- Task instructions
Gather the lines from the material that contain "bash".

- Information supplied
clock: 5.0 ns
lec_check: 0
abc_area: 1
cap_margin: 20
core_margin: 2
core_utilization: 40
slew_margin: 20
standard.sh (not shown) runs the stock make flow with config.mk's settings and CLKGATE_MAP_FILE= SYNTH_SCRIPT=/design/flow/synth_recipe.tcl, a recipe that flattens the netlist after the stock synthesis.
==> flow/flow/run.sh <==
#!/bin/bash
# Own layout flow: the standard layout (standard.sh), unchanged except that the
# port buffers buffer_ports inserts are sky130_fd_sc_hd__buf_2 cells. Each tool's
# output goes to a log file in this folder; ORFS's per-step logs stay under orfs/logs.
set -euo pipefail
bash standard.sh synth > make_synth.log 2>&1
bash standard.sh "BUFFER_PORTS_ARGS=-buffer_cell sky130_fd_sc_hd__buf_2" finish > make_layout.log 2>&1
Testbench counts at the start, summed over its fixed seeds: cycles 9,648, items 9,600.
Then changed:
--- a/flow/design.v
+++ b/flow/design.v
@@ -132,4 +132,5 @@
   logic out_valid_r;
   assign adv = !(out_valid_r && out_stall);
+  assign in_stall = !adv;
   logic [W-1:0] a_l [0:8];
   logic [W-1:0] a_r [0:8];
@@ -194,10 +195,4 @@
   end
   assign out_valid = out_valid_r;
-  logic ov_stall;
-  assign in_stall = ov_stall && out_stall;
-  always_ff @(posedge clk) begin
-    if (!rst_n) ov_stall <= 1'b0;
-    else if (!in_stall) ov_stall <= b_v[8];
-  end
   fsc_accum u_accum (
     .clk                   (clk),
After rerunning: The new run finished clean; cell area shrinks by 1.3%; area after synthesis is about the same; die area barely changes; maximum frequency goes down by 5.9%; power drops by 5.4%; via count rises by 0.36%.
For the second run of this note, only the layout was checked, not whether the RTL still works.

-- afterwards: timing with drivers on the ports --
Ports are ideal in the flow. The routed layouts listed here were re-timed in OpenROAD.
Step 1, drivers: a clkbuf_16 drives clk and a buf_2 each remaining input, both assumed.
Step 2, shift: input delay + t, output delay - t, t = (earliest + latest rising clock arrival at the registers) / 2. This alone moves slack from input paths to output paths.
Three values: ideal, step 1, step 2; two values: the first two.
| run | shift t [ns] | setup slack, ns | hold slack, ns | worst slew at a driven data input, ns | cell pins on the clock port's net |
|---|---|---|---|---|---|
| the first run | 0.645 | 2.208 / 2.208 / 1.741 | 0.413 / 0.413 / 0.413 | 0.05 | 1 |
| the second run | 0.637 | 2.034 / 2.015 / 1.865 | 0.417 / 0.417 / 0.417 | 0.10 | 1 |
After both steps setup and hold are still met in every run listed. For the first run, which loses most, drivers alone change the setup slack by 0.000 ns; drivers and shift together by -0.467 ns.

--

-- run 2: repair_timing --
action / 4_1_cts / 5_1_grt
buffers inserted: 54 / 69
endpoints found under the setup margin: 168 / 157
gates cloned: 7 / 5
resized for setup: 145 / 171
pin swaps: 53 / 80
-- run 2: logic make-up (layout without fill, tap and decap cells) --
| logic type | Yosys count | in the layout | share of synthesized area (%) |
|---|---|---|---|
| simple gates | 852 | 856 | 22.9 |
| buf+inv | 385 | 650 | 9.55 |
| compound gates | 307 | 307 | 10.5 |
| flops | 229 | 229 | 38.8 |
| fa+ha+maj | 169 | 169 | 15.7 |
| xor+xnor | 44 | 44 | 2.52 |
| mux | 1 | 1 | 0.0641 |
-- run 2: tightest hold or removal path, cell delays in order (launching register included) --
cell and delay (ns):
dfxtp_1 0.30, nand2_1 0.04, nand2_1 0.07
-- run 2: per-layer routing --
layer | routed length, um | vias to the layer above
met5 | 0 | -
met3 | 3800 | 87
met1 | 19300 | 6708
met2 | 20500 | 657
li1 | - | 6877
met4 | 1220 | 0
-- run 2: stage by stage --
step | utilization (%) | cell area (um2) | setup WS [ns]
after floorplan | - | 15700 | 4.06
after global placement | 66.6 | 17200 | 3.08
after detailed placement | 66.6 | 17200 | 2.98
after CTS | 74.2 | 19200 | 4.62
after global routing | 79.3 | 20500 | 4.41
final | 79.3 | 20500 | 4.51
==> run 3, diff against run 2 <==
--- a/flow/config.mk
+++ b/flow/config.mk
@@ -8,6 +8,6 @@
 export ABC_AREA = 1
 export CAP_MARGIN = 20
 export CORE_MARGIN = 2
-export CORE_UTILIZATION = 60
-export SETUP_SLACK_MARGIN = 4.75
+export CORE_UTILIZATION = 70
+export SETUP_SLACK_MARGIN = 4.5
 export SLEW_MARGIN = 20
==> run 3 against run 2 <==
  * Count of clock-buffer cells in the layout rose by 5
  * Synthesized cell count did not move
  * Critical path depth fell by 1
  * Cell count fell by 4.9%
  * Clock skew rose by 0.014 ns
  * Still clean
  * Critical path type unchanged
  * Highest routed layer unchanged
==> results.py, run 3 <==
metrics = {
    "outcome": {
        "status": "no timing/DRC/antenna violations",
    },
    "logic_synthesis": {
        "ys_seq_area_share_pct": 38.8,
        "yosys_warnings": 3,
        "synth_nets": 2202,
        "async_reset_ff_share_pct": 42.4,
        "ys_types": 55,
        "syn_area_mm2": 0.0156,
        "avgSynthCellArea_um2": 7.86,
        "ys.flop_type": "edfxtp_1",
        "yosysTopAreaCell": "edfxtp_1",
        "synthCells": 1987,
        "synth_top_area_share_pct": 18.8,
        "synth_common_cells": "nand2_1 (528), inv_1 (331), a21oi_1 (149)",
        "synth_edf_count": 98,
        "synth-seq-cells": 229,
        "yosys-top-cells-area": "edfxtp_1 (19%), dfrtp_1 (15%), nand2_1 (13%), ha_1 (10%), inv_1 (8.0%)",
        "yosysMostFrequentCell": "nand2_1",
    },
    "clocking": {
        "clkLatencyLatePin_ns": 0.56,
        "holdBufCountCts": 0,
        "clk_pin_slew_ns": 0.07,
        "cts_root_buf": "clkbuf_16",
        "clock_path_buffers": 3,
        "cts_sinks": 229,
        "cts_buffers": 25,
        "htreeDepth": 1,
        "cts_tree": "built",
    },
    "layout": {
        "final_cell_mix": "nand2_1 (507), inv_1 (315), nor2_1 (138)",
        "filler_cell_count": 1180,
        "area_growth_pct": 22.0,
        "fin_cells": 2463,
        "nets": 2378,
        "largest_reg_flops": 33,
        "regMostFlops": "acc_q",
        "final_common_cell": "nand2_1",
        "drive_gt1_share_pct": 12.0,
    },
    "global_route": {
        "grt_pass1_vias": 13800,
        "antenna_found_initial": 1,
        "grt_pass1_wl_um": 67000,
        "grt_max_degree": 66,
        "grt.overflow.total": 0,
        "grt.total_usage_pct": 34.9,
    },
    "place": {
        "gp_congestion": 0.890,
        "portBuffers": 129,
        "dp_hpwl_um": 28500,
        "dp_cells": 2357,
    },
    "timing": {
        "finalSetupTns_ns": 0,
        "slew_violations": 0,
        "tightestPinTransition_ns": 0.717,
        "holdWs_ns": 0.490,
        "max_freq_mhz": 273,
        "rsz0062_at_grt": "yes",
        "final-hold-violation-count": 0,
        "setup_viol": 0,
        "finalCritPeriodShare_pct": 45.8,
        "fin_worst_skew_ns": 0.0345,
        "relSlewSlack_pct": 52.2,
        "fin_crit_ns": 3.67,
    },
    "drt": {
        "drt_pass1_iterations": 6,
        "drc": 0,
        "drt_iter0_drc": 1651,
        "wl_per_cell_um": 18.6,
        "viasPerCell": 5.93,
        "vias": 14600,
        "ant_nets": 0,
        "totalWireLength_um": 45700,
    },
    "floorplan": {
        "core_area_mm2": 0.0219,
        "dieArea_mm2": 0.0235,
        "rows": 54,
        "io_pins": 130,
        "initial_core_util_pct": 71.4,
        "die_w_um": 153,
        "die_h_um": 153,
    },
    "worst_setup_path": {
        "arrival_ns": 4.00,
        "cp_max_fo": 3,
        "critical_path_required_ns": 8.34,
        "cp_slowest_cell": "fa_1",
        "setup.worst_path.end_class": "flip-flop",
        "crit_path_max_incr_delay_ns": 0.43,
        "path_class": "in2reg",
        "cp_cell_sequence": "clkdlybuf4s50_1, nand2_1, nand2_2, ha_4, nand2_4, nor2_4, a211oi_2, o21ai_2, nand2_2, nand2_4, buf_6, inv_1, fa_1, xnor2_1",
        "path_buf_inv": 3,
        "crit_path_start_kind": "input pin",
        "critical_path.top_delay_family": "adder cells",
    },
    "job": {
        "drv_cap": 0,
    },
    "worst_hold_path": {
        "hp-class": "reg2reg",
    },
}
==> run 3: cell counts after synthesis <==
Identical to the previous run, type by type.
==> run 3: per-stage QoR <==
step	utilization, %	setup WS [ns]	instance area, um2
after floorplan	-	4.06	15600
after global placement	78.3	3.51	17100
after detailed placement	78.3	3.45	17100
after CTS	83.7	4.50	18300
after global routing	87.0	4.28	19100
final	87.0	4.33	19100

- Solution to this exercise
#!/bin/bash
bash standard.sh synth > make_synth.log 2>&1
bash standard.sh "BUFFER_PORTS_ARGS=-buffer_cell sky130_fd_sc_hd__buf_2" finish > make_layout.log 2>&1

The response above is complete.